Vigoressia, quando tanti muscoli nascondono un disturbo

Vigoressia cos'è psicologia

Cos’è la vigoressia

La vigoressia, nota anche come dismorfia muscolare, è un disturbo del comportamento alimentare e dell’immagine corporea. La persona affetta da questo disturbo ha spesso una  preoccupazione continua per la crescita della propria massa muscolare anche a discapito della propria salute.

Detto in altre parole, chi soffre di vigoressia ha la percezione di non essere mai abbastanza muscoloso, in forma, o scolpito. Spesso queste persone non trovano mai un senso di realizzazione dell’obiettivo a prescindere dai risultati ottenuti in palestra e provano insoddisfazione per il proprio fisico trascurando altri aspetti importanti della propria vita.

L’ossessione per i muscoli e per una dieta finalizzata al loro accrescimento si accompagna spesso  alla paura di perdere il tono muscolare acquisito dopo anni di allenamenti e alla mancata accettazione di presunte imperfezioni fisiche.

Per ottenere i risultati sperati, si arriva all’uso di integratori (proteine sintetiche, creatina, ecc) e a volte di farmaci (steroidi anabolizzanti) che aumentano la tonicità muscolare ma che a lungo termine possono rivelarsi tossici per l’organismo e comportare seri rischi di complicanze fisiche.

Spesso lo sport di elezione è il sollevamento pesi: in base ad alcune ricerche statistiche, la vigoressia riguarderebbe addirittura  il 10% dei soggetti che praticano body building.

I sintomi della vigoressia: come riconoscerla

Le persone affette da vigoressia sono soliti compiere queste azioni:

  • Osservare il proprio corpo ossessivamente allo specchio
  • Paragonare costantemente il proprio fisico con quello di altri
  • Provare stress intenso se saltano una sessione d’allenamento in palestra o uno dei loro numerosi pasti
  • Domandarsi costantemente se hanno assunto abbastanza proteine ogni giorno
  • Assumere anabolizzanti potenzialmente pericolosi
  • Trascurare il lavoro, gli studi, la famiglia e le relazioni sociali in favore dell’ allenarsi
  • Avere il presentimento di avere una muscolatura debole o sotto la media nonostante gli sforzi
  • Monitorare costantemente il proprio peso

Fattori socioculturali e ruolo dei mass media

La vigoressia sta diventando sempre più comune a causa delle pressioni socio-culturali sul fisico maschile, che possono indurre complessi di inferiorità soprattutto nei giovani. Il disturbo, spesso accompagnata da sintomi di area depressiva, è particolarmente diffusa nel genere maschile e solitamente appare sul finire dell’adolescenza o all’inizio dell’età adulta (la massima incidenza è rilevata intorno ai trent’anni)

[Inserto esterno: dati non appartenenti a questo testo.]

[src/rtl/mux_scan_sequencer.sv]
// Round-robin select sequencer for a 4:1 mux: steps the select lines over enabled
// channels, waits a settle time, captures the mux output and offers it on valid/ready.
module mux_scan_sequencer #(
  parameter int unsigned DWELL_W = 8
) (
  input  logic               clk,
  input  logic               rst_n,
  input  logic               start,
  input  logic               stop,
  input  logic [3:0]         chan_mask,
  input  logic [DWELL_W-1:0] dwell,
  input  logic               mux_out,
  output logic               s0,
  output logic               s1,
  output logic               sample_valid,
  input  logic               sample_ready,
  output logic               sample_bit,
  output logic [1:0]         sample_chan,
  output logic               busy,
  output logic               wrap
);

  localparam int unsigned CHAN_W = 2;
  localparam int unsigned NCHAN  = 4;

  typedef enum logic [1:0] {IDLE, SETTLE, HOLD} state_e;

  state_e               state_q, state_d;
  logic [CHAN_W-1:0]    chan_q, chan_d;
  logic [NCHAN-1:0]     mask_q, mask_d;
  logic [DWELL_W-1:0]   dwell_q, dwell_d;
  logic [DWELL_W-1:0]   cnt_q, cnt_d;
  logic                 stop_pend_q, stop_pend_d;
  logic                 valid_q, valid_d;
  logic                 bit_q, bit_d;
  logic [CHAN_W-1:0]    schan_q, schan_d;
  logic                 busy_q, busy_d;
  logic                 wrap_q, wrap_d;

  logic                 start_ok;
  logic                 handshake;
  logic                 end_scan;

  function automatic logic [CHAN_W-1:0] lowest_chan(input logic [NCHAN-1:0] m);
    logic [CHAN_W-1:0] r;
    r = '0;
    for (int i = NCHAN - 1; i >= 0; i--) begin
      if (m[i]) r = CHAN_W'(i);
    end
    return r;
  endfunction

  function automatic logic [CHAN_W-1:0] highest_chan(input logic [NCHAN-1:0] m);
    logic [CHAN_W-1:0] r;
    r = '0;
    for (int i = 0; i < NCHAN; i++) begin
      if (m[i]) r = CHAN_W'(i);
    end
    return r;
  endfunction

  // Smallest forward offset wins; falls back to the current channel when it is the only one.
  function automatic logic [CHAN_W-1:0] next_chan(input logic [NCHAN-1:0] m,
                                                  input logic [CHAN_W-1:0] cur);
    logic [CHAN_W-1:0] r;
    logic [CHAN_W-1:0] idx;
    r = cur;
    for (int k = NCHAN - 1; k >= 1; k--) begin
      idx = cur + CHAN_W'(k);
      if (m[idx]) r = idx;
    end
    return r;
  endfunction

  assign start_ok  = start && (chan_mask != '0);
  assign handshake = (state_q == HOLD) && sample_ready;
  assign end_scan  = stop_pend_q || stop;

  always_ff @(posedge clk) begin
    if (!rst_n) begin
      state_q     <= IDLE;
      chan_q      <= '0;
      mask_q      <= '0;
      dwell_q     <= '0;
      cnt_q       <= '0;
      stop_pend_q <= 1'b0;
      valid_q     <= 1'b0;
      bit_q       <= 1'b0;
      schan_q     <= '0;
      busy_q      <= 1'b0;
      wrap_q      <= 1'b0;
    end else begin
      state_q     <= state_d;
      chan_q      <= chan_d;
      mask_q      <= mask_d;
      dwell_q     <= dwell_d;
      cnt_q       <= cnt_d;
      stop_pend_q <= stop_pend_d;
      valid_q     <= valid_d;
      bit_q       <= bit_d;
      schan_q     <= schan_d;
      busy_q      <= busy_d;
      wrap_q      <= wrap_d;
    end
  end

  always_comb begin
    state_d = state_q;
    case (state_q)
      IDLE:    if (start_ok) state_d = SETTLE;
      SETTLE:  if (cnt_q == '0) state_d = HOLD;
      HOLD:    if (sample_ready) state_d = end_scan ? IDLE : SETTLE;
      default: state_d = IDLE;
    endcase
  end

  // Datapath and registered outputs; stop only arms a pending flag so the in-flight sample completes.
  always_comb begin
    chan_d      = chan_q;
    mask_d      = mask_q;
    dwell_d     = dwell_q;
    cnt_d       = cnt_q;
    stop_pend_d = stop_pend_q;
    valid_d     = valid_q;
    bit_d       = bit_q;
    schan_d     = schan_q;
    wrap_d      = 1'b0;
    case (state_q)
      IDLE: begin
        if (start_ok) begin
          mask_d      = chan_mask;
          dwell_d     = dwell;
          chan_d      = lowest_chan(chan_mask);
          cnt_d       = dwell;
          stop_pend_d = 1'b0;
        end
      end
      SETTLE: begin
        if (stop) stop_pend_d = 1'b1;
        if (cnt_q != '0) begin
          cnt_d = cnt_q - DWELL_W'(1);
        end else begin
          valid_d = 1'b1;
          bit_d   = mux_out;
          schan_d = chan_q;
        end
      end
      HOLD: begin
        if (stop) stop_pend_d = 1'b1;
        if (handshake) begin
          valid_d = 1'b0;
          wrap_d  = (chan_q == highest_chan(mask_q));
          if (end_scan) begin
            stop_pend_d = 1'b0;
          end else begin
            chan_d = next_chan(mask_q, chan_q);
            cnt_d  = dwell_q;
          end
        end
      end
      default: ;
    endcase
    busy_d = (state_d != IDLE);
  end

  assign s0           = chan_q[0];
  assign s1           = chan_q[1];
  assign sample_valid = valid_q;
  assign sample_bit   = bit_q;
  assign sample_chan  = schan_q;
  assign busy         = busy_q;
  assign wrap         = wrap_q;

endmodule

[config.mk]
export PLATFORM = sky130hd
export DESIGN_NAME = mux_scan_sequencer
export DESIGN_NICKNAME = d
export VERILOG_FILES = /design/src/rtl/mux_scan_sequencer.sv
export SDC_FILE = /design/constraint.sdc
export NUM_CORES = 1
export LEC_CHECK = 0
export CORE_UTILIZATION = 40
export DETAILED_ROUTE_END_ITERATION = 12
export GPL_ROUTABILITY_DRIVEN = 0
export HOLD_SLACK_MARGIN = 0.03
export PLACE_DENSITY_LB_ADDON = 0.15
export SYNTH_ARGS = -nofsm -noshare
export SYNTH_HDL_FRONTEND = slang
export SYNTH_SLANG_ARGS = --single-unit
[constraint.sdc]
create_clock -name clk -period 2.5 [get_ports clk]
set_input_delay 0.375 -clock clk [delete_from_list [all_inputs] [get_ports clk]]
set_output_delay 0.375 -clock clk [all_outputs]
set_load 0.02 [all_outputs]
# --- Yosys cells after proc, flatten, opt, wreduce, memory -nomap -nowiden ---
# Index checks and enable logic that the tools add are counted.
totals:
  register_bits: 31
  wordCells: 86
  input_bits: 18
  output_inout_bits: 8
classes:
  eq_ne: 9
  n_reduce_logical: 18
  bitwise: 1
  add_sub_neg: 4
  n_lt_le_gt_ge: 3
  muxes: 40
op_table:
  columns: ["cell", "count"]
  rows:
  - ["$mux W2", 17]
  - ["$mux W8", 4]
  - ["$pmux W8 S3", 1]
  - ["$mux W1", 11]
  - ["$ne A2 B2 Y1 const B", 5]
  - ["$reduce_and A5 Y1", 2]
  - ["$lt A2 B3 Y1 const B", 3]
  - ["$logic_not A8 Y1", 1]
  - ["$reduce_bool A8 Y1", 1]
  - ["$sub A8 B1 Y8 const B", 1]
  - ["$bmux W1 S2", 3]
  - ["$pmux W2 S3", 1]
  - ["$reduce_and A2 Y1", 3]
  - ["$reduce_and A3 Y1", 2]
  - ["$reduce_bool A2 Y1", 3]
  - ["$add A2 B2 Y2 const B", 2]
  - ["$ne A4 B1 Y1 const B", 1]
  - ["$pmux W2 S2", 1]
  - ["$reduce_bool A4 Y1", 1]
  - ["$pmux W1 S3", 1]
  - ["$reduce_bool A3 Y1", 1]
  - ["$add A2 B1 Y2 const B", 1]
  - ["$eq A2 B1 Y1 const B", 1]
  - ["$eq A2 B2 Y1", 1]
  - ["6 further kinds", 7]

# --- Depth between registers and ports, before layout ---
# Gate-level depths: netlist (run 1).
logic_depth:
  depth_word: 9
  depth_mapped: 8
  ltp_nobuf: 6

# --- Least setup slack after synthesis (run 1) ---
# Ideal clock, no wire load.
synth_path:
  path_kind: "reg-to-reg"
  startpoint: "register state_q[0]"
  endpoint: "register chan_q[0]"
  path_stages_with_launch: 8
  setup_ns: 0.091
  setup_slack_ns: 0.820
  synth_period_minus_slack_ns: 1.680
  arrival_time_ns: 1.589
  t_required_ns: 2.409
  path_buffers: 1
  cell_sequence: "dfxtp_1 inv_1 ha_1 clkbuf_1 nand2b_1 a222oi_1 a31oi_1 a311oi_1"
synth_between:
  elab_chain_len: 4
  elab_cells_between_ends: 10
  classes_between: "eq/ne: 5; mux: 1; reduce/logical: 4"
synth_lines:
  columns: ["item", "line", "rtl"]
  rows:
  - ["from (decl)", "28", "state_e state_q, state_d;"]
  - ["from (signal assigned)", "93", "state_q <= state_d;"]
  - ["$eq A2 B2 Y1", "76, 128", null]
  - ["$logic_and A1 B1 Y1", "76", "assign handshake = (state_q == HOLD) && sample_ready;"]
  - ["$ne A2 B2 Y1 (no source line)", null, null]
  - ["$reduce_and A5 Y1 (no source line)", null, null]
  - ["to (signal assigned)", "94", "chan_q <= chan_d;"]
  - ["to (decl)", "29", "logic [CHAN_W-1:0] chan_q, chan_d;"]
# Several ways; a longest one is shown, not always the timed one.
# A chain may end at the register's enable or synchronous reset.

# --- Final worst setup path (run 1) ---
layout_path:
  startpoint: "input port chan_mask[3]"
  endpoint: "register cnt_q[7]"
layout_between:
  elab_chain_len: 4
layout_lines:
  columns: ["item", "line", "rtl"]
  rows:
  - ["from (decl)", "10", "input logic [3:0] chan_mask,"]
  - ["$reduce_bool A4 Y1", "75", "assign start_ok = start && (chan_mask != '0);"]
  - ["$logic_and A1 B1 Y1", "75", null]
  - ["$ne A2 B2 Y1 (no source line)", null, null]
  - ["$reduce_and A5 Y1 (no source line)", null, null]
  - ["to (signal assigned)", "97", "cnt_q <= cnt_d;"]
  - ["to (decl)", "32", "logic [DWELL_W-1:0] cnt_q, cnt_d;"]
# Every way passes these cells.

==> results by group, run 1 <==
CTS
  • Post-CTS setup buffers: 0
  • H-tree depth: 2
  • CTS Sinks: 31
  • CTS Root Cell: clkbuf_8
  • Clock-pin slew on the worst setup and hold paths: 0.07 ns
  • Clock latency on the worst-skew pair: 0.28 ns
  • CTS buffer count: 5
  • Hold_buf cts: 0
  • Clock Tree Buf Depth: 2
  • Post-CTS Resized: 0
  • CTS tree: built

Yosys
  • Ys flop type: dfxtp_1
  • Synth Instances: 237
  • Post-synth EDFFs: 0
  • Syn Nets: 261
  • Post-synth cell types: 55
  • Asr flop ratio synth: 0%
  • Syn Std Cell Area: 1858 µm²
  • Sequential area share after synthesis: 33.40%
  • YS warnings: 0
  • Synthesized area per cell: 7.840 µm²
  • FF+latch count, synth: 31

Timing
  • Relative slew slack: 63.05%
  • Hold WS: 0.4496 ns
  • Min cycle time layout: 2.053 ns
  • Max Fclk: 487.1 MHz
  • RSZ-0062 raised after global routing: false
  • Number of max-slew violations in the final report: 0
  • Fin. Hold Viols: 0
  • Setup_tns: 0 ns
  • Final Setup Violations: 0
  • Worst-margin pin slew: 0.5543 ns
  • Worst clock skew: 0.005134 ns
  • Tcrit/Tclk final: 82.12%

GRT
  • Initial antenna violation count: 0
  • Vias in the first global route: 1665
  • GRT Util Overall: 20.88%
  • Global-route wire length before repair: 8231 µm
  • Gr ovfl total: 0
  • Largest net degree at the start of global routing: 18

Pwr
  • Pwr per Cell Area: 806.4 nW/µm²
  • Total Power Consumption: 1.858 mW
  • Leak Pwr: 0.8151 nW
  • Peak VDD IR: 0.3896 mV

Floorplan
  • Site Rows: 24
  • Vert. Die Dim: 70.16 µm
  • Total core area: 4414 µm²
  • Initial Util: 42.09%
  • Chip width: 70.16 µm
  • # IOs: 26
  • Die footprint: 4922 µm²

Critical path
  • Critical Path Source Type: input pin
  • Critical path required time: 2.69 ns
  • Crit-path cells: clkdlybuf4s50_1 -> o41a_1 -> o221ai_1 -> nor2_1 -> a311oi_1
  • Worst Setup End Kind: register
  • CP arrival: 2.25 ns
  • Crit-path leading delay family: compound AO/OA/AOI/OAI gates
  • Max incr delay on CP: 0.58 ns
  • Slowest cell on the critical path: o41a_1
  • Max FO, Critical Path: 7
  • Crit Path Class: in2reg
  • WP buf/inv: 1

Cells and area
  • Area grow syn2layout: 24.04%
  • N_diodes: 0
  • Post-Layout Cell Count: 316
  • Fill cells: 426
  • Layout Nets: 287
  • Share of layout cells above drive strength 1: 10.23%

Drt
  • Via count: 1834
  • DRC violations left: 0
  • Post-DR wirelength/cell: 15.09 µm
  • ANT nets after route: 0
  • Initial DRC count: 110
  • Routed WL: 4769 µm
  • Vias per std cell: 5.804
  • Number of detailed-route iterations in the first pass: 4

Hold path
  • Hold Path Class: reg2reg

Placement
  • Final HPWL DP: 3397 µm
  • Cell count after placement: 308
  • Port Buffers: 25

Run
  • Max-cap violations: 0

Outcome
  • Outcome: complete, no violations
==> sequential cells by signal, summed over array words and instances, names as in the netlist <==
| register | count |
|---|---|
| sample_bit | 1 |
| stop_pend_q | 1 |
| chan_q | 2 |
| state_q | 2 |
| dwell_q | 8 |
| sample_valid | 1 |
| busy | 1 |
| wrap | 1 |
| mask_q | 4 |
| sample_chan | 2 |
| cnt_q | 8 |
==> cell families (layout without fill, tap and decap cells) <==
family | count (synthesis) | after routing | synth area share, %
compound gates | 81 | 81 | 29.09
buf+inv | 28 | 55 | 5.926
mux | 2 | 2 | 1.077
flops | 31 | 31 | 33.40
xor+xnor | 2 | 2 | 0.9429
simple gates | 87 | 87 | 25.52
fa+ha+maj | 6 | 6 | 4.040
==> cell type report <==
| class | count | area [µm²] | share of cell area (%) |
|---|---|---|---|
| multi-input cells | 178 | 1127 | 48.91 |
| flip-flops and latches | 31 | 620.6 | 26.93 |
| repair buffers | 36 | 332.8 | 14.44 |
| clock buffers | 6 | 82.58 | 3.583 |
| well taps | 52 | 65.06 | 2.823 |
| inverters | 11 | 41.29 | 1.792 |
| clock inverters | 2 | 35.03 | 1.520 |
==> cell usage in the layout (no fill, tap or decap), types with 3 or more instances in the layout <==
cell	n
a211oi_1	4
o21a_1	3
nor2b_1	4
nor2_1	9
inv_1	10
clkdlybuf4s50_1	25
and2_1	3
buf_4	11
a311oi_1	3
ha_1	6
nor3b_1	4
a21oi_1	31
o2111ai_1	4
a31oi_1	4
clkbuf_8	6
dfxtp_1	31
o21ai_0	10
o211ai_1	4
nand2_1	30
nand3_1	17
==> worst paths after layout <==
kind	start	endpoint	slack, ns	cells after the start
max	chan_mask[3]	cnt_q[7]$_SDFFE_PN0P_	0.45	5
min	sample_chan[0]$_SDFFE_PN0P_	sample_chan[0]$_SDFFE_PN0P_	0.45	2
max reg2reg	state_q[0]$_SDFF_PN0_	chan_q[0]$_SDFFE_PN0P_	0.50	7
min reg2reg	sample_chan[0]$_SDFFE_PN0P_	sample_chan[0]$_SDFFE_PN0P_	0.45	2
==> power by group <==
part / leakage, nW / total [mW] / switching (mW) / internal, mW
Clock: 0.0612 / 0.519 / 0.197 / 0.322
Combinational: 0.499 / 0.664 / 0.356 / 0.308
Sequential: 0.255 / 0.676 / 0.107 / 0.568
Total: 0.815 / 1.86 / 0.660 / 1.20
==> synthesized netlist by cell type (4+ instances only) <==
cell type	number	area share [%]
a211oi_1	4	1.6
a21oi_1	31	8.4
a31oi_1	4	1.3
buf_2	4	1.1
clkbuf_1	12	2.4
dfxtp_1	31	33
ha_1	6	4.0
inv_1	10	2.0
nand2_1	30	6.1
nand3_1	17	4.6
nor2_1	9	1.8
nor2b_1	4	1.3
nor3b_1	4	1.6
o2111ai_1	4	1.9
o211ai_1	4	1.6
o21ai_0	10	2.7
==> worst reg2reg max path: cells and delay by family (launching register included) <==
| family | cells | cell delay (ns) |
|---|---|---|
| fa+ha+maj | 1 | 0.26 |
| buf+inv | 2 | 0.29 |
| flops | 1 | 0.36 |
| compound gates | 3 | 0.85 |
| simple gates | 1 | 0.15 |
==> metal layers <==
| metal | GRT usage (%) | routed length [µm] | vias up |
|---|---|---|---|
| li1 | - | - | 935 |
| met3 | 4.762 | 195 | 4 |
| met1 | 28.01 | 2371 | 855 |
| met5 | 0 | 0 | - |
| met4 | 5.333 | 44 | 0 |
| met2 | 33.76 | 2159 | 40 |
==> through the flow <==
step	setup WS [ns]	util (%)	area (µm²)
6_report	0.4470	52.21	2305
5_1_grt	0.3346	52.21	2305
4_1_cts	0.4743	52.21	2305
3_5_place_dp	0.2127	49.55	2187
3_3_place_gp	0.2918	49.55	2187
2_1_floorplan	0.8201	-	1858
Note: power is estimated with default switching activity, not from simulation.
==> run 2: changes to the inputs <==
- clock period: 2.5 -> 1.75 ns (I/O delays scaled with it)
==> results by group, run 2 (synthesized netlist as in run 1, its figures left out) <==
Floorplan
  • Vert. Die Dim: 70.16 µm (unchanged)
  • Site Rows: 24 (unchanged)
  • Chip width: 70.16 µm (unchanged)
  • # IOs: 26 (unchanged)
  • Die footprint: 4922 µm² (unchanged)
  • Total core area: 4414 µm² (unchanged)
  • Initial Util: 42.09% (unchanged)

Timing
  • Fin. Hold Viols: 0 (unchanged)
  • RSZ-0062 raised after global routing: true
  • Worst-margin pin slew: 0.3570 ns (-0.1973 ns)
  • Post-route setup slack: 0.05869 ns (-0.3883 ns)
  • Worst clock skew: 0.009241 ns (+0.004107 ns)
  • Hold WS: 0.4487 ns (-0.0008230 ns)
  • Min cycle time layout: 1.691 ns
  • Final Setup Violations: 0 (unchanged)
  • Number of max-slew violations in the final report: 0 (unchanged)
  • Relative slew slack: 76.11% (+13 points)
  • Max Fclk: 591.3 MHz
  • Tcrit/Tclk final: 96.65%

Critical path
  • FF-to-FF setup slack: 0.06 ns (-0.44 ns)
  • Max FO, Critical Path: 4 (-3)
  • Crit Path Class: reg2reg
  • Critical path required time: 1.97 ns (-0.72 ns)
  • Critical path origin: cnt_q[0]$_SDFFE_PN0P_
  • Worst Setup End Kind: register
  • FF-to-FF path depth: 4 (-3)
  • Crit-path cells: or4_4 -> or4_1 -> and4_4 -> o22ai_2
  • Worst R2R Start: cnt_q[0]$_SDFFE_PN0P_
  • Critical Path Source Type: register
  • Worst r2r dst: cnt_q[5]$_SDFFE_PN0P_
  • Slowest cell on the critical path: or4_4
  • CP arrival: 1.91 ns (-0.34 ns)
  • End of the critical path: cnt_q[5]$_SDFFE_PN0P_
  • Max incr delay on CP: 0.54 ns (-0.04 ns)

Pwr
  • Sw Ratio: 34.81% (-0.70 points)
  • Pwr per Cell Area: 1118 nW/µm² (+39%)
  • Clock power share: 25.9% (-2.0 points)
  • Leak Pwr: 0.9719 nW (+19%)
  • Sw power: 1.005 mW (+52%)
  • Internal: 1.882 mW (+57%)
  • Peak VDD IR: 0.4845 mV (+24%)
  • Sequential share of power: 32.5% (-3.9 points)
  • Logic pwr share: 41.6% (+5.9 points)

Drt
  • Number of detailed-route iterations in the first pass: 4 (unchanged)
  • ANT nets after route: 0 (unchanged)
  • Vias per std cell: 5.679 (-2.1%)
  • Via count: 1965 (+7.1%)
  • Routed WL: 5119 µm (+7.3%)
  • DRC violations left: 0 (unchanged)
  • Initial DRC count: 121 (+10%)
  • Post-DR wirelength/cell: 14.79 µm (-2.0%)

CTS
  • CTS Sinks: 31 (unchanged)
  • Clock Tree Buf Depth: 2 (unchanged)
  • H-tree depth: 2 (unchanged)
  • Clock latency on the worst-skew pair: 0.29 ns (about the same)
  • CTS buffer count: 5 (unchanged)
  • CTS Root Cell: clkbuf_8
  • CTS tree: built
  • Clock-pin slew on the worst setup and hold paths: 0.07 ns (about the same)

Placement
  • DP Worst Slack: -0.2006 ns (-0.4132 ns)
  • Port Buffers: 25 (unchanged)
  • Final HPWL DP: 3758 µm (+11%)

GRT
  • Gr ovfl total: 0 (unchanged)
  • Initial antenna violation count: 0 (unchanged)
  • Vias in the first global route: 1820 (+9.3%)
  • GRT Util Overall: 21.66% (+0.78 points)
  • Largest net degree at the start of global routing: 27 (+9)
  • Global-route wire length before repair: 8480 µm (+3.0%)

Outcome
  • Outcome: complete, no violations

Hold path
  • Hold Path Class: reg2reg

Cells and area
  • Commonest non-fill, non-tap cell in the layout: buf_4
  • Most frequent cells in the layout: buf_4, a21oi_1, dfxtp_1, nand2_1, clkdlybuf4s50_1
  • Area grow syn2layout: 39.06%
  • N_diodes: 0 (unchanged)
  • Share of layout cells above drive strength 1: 22.11% (+12 points)
  • Top Registers: cnt_q: 8 flops, dwell_q: 8 flops, mask_q: 4 flops
  • Final Util: 58.53% (+6.3 points)
  • Layout Nets: 317 (+10%)

Run
  • Max-cap violations: 0 (unchanged)
run 2: power by group through the flow:
| stage | Combinational (mW) | Clock, mW | Sequential, mW |
|---|---|---|---|
| finish | 1.20 | 0.747 | 0.939 |
| CTS | 1.17 | 0.765 | 0.933 |
| floorplan | 0.677 | 0 | 0.942 |
| global placement | 1.14 | 0 | 0.946 |
| detailed placement | 1.15 | 0 | 0.947 |
| global route | 1.31 | 0.804 | 0.954 |
run 2: layer usage:
metal	up-vias	global-route usage (%)	share of wire [%]
met2	45	34.40	46
li1	1000	-	-
met1	915	29.96	49
met5	-	0	0
met4	0	6.667	0.98
met3	5	3.608	3.4
run 2: metrics by stage:
step | power [mW] | area, µm² | cells | TNS, ns
CTS | 2.865 | 2541 | 346 | 0
floorplan | 1.619 | 1858 | 237 | 0
finish | 2.888 | 2584 | 346 | 0
global route | 3.064 | 2584 | 346 | -0.04168
detailed placement | 2.099 | 2412 | 338 | -2.390
global placement | 2.089 | 2412 | 338 | -2.104
run 2: timing repair:
action,CTS,global route
pin swaps,0,2
buffers inserted,0,0
setup endpoints to repair,3,3
resized for setup,3,7
hold buffers,0,0
run 2: worst min path at each step:
stage | startpoint | end | slack (ns) | depth (start not counted)
4_1_cts | sample_bit$_SDFFE_PN0P_ | sample_bit$_SDFFE_PN0P_ | 0.45 | 2
3_5_place_dp | sample_bit$_SDFFE_PN0P_ | sample_bit$_SDFFE_PN0P_ | 0.44 | 2
3_3_place_gp | sample_chan[1]$_SDFFE_PN0P_ | sample_chan[1]$_SDFFE_PN0P_ | 0.44 | 2
5_1_grt | sample_chan[1]$_SDFFE_PN0P_ | sample_chan[1]$_SDFFE_PN0P_ | 0.47 | 2
6_report | sample_bit$_SDFFE_PN0P_ | sample_bit$_SDFFE_PN0P_ | 0.45 | 2
2_1_floorplan | rst_n | sample_valid$_SDFFE_PN0P_ | 0.38 | 1
run 2: final cells by class:
type | instances | area [µm²]
Inverter | 11 | 41.29
Clock buffer | 6 | 82.58
Tap cell | 52 | 65.06
Fill cell | 428 | 1831
Sequential cell | 31 | 620.6
Timing Repair Buffer | 66 | 558.0
Multi-Input combinational cell | 178 | 1181
Clock inverter | 2 | 35.03
run 2: worst max-delay path, delay by kind of cell (launching register included):
kind               cells  cell delay (ns)
AOI/OAI and AO/OA      1             0.15
DFF                    1             0.35
and+or+nand+nor        3             1.13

L’età media sta crescendo e sempre più 40enni sono affascinati dall’idea di ritornare giovani in virtù di un fisico scultoreo da esibire. I mass-media veicolano una cultura della bellezza e della fisicità  che finisce con l’imporre un modello dell’immagine corporea maschile e femminile irreale e artificioso quale strumento per l’autorealizzazione e il riconoscimento sociale.

Fattori psicologici e biologici

Altri fattori sono di natura psicologica e biologica. L’autostima gioca un ruolo importante, poiché chi soffre di vigoressia è affetto da una cronica insoddisfazione del proprio aspetto e di sé in generale. In questi casi il potenziamento muscolare va di pari passo con il rafforzamento della propria immagine interiore.

Diagnosi e diffusione del disturbo 

È difficile diagnosticare la vigoressia,  poiché i soggetti affetti tendono a celare le proprie problematiche o non si rendono conto di avere una visione distorta del proprio corpo. Per questo motivo si ritiene che la vigoressia sia un disturbo sottostimato. Del resto quando vediamo una persona tonica e muscolosa è più probabile provare ammirazione che preoccupazione al contrario invece della percezione di una persona bisognosa di cure come può apparire chi soffre di anoressia.

Come si cura la vigoressia: il ruolo della psicoterapia

La vigoressia è un disturbo psicologico che può essere efficacemente curato attraverso la psicoterapia. La relazione terapeutica con uno psicologo esperto permette di conoscere quali esperienze di sé, spesso infantili, sono legate alla percezione del proprio corpo in relazione a quello degli altri e degli adulti. Non di rado è possibile che ci siano state esperienze traumatiche come perdite gravi o precoci, bullismo, trascuratezza familiare, solitudine, e altri fattori destabilizzanti. 

L’esplorazione e l’integrazione di queste esperienze in un contesto psicoterapeutico di fiducia, permettono di arrivare a una più corretta valutazione delle proprie capacità e a una riduzione delle richieste eccessive che la persona fa al proprio sistema psico-corporeo.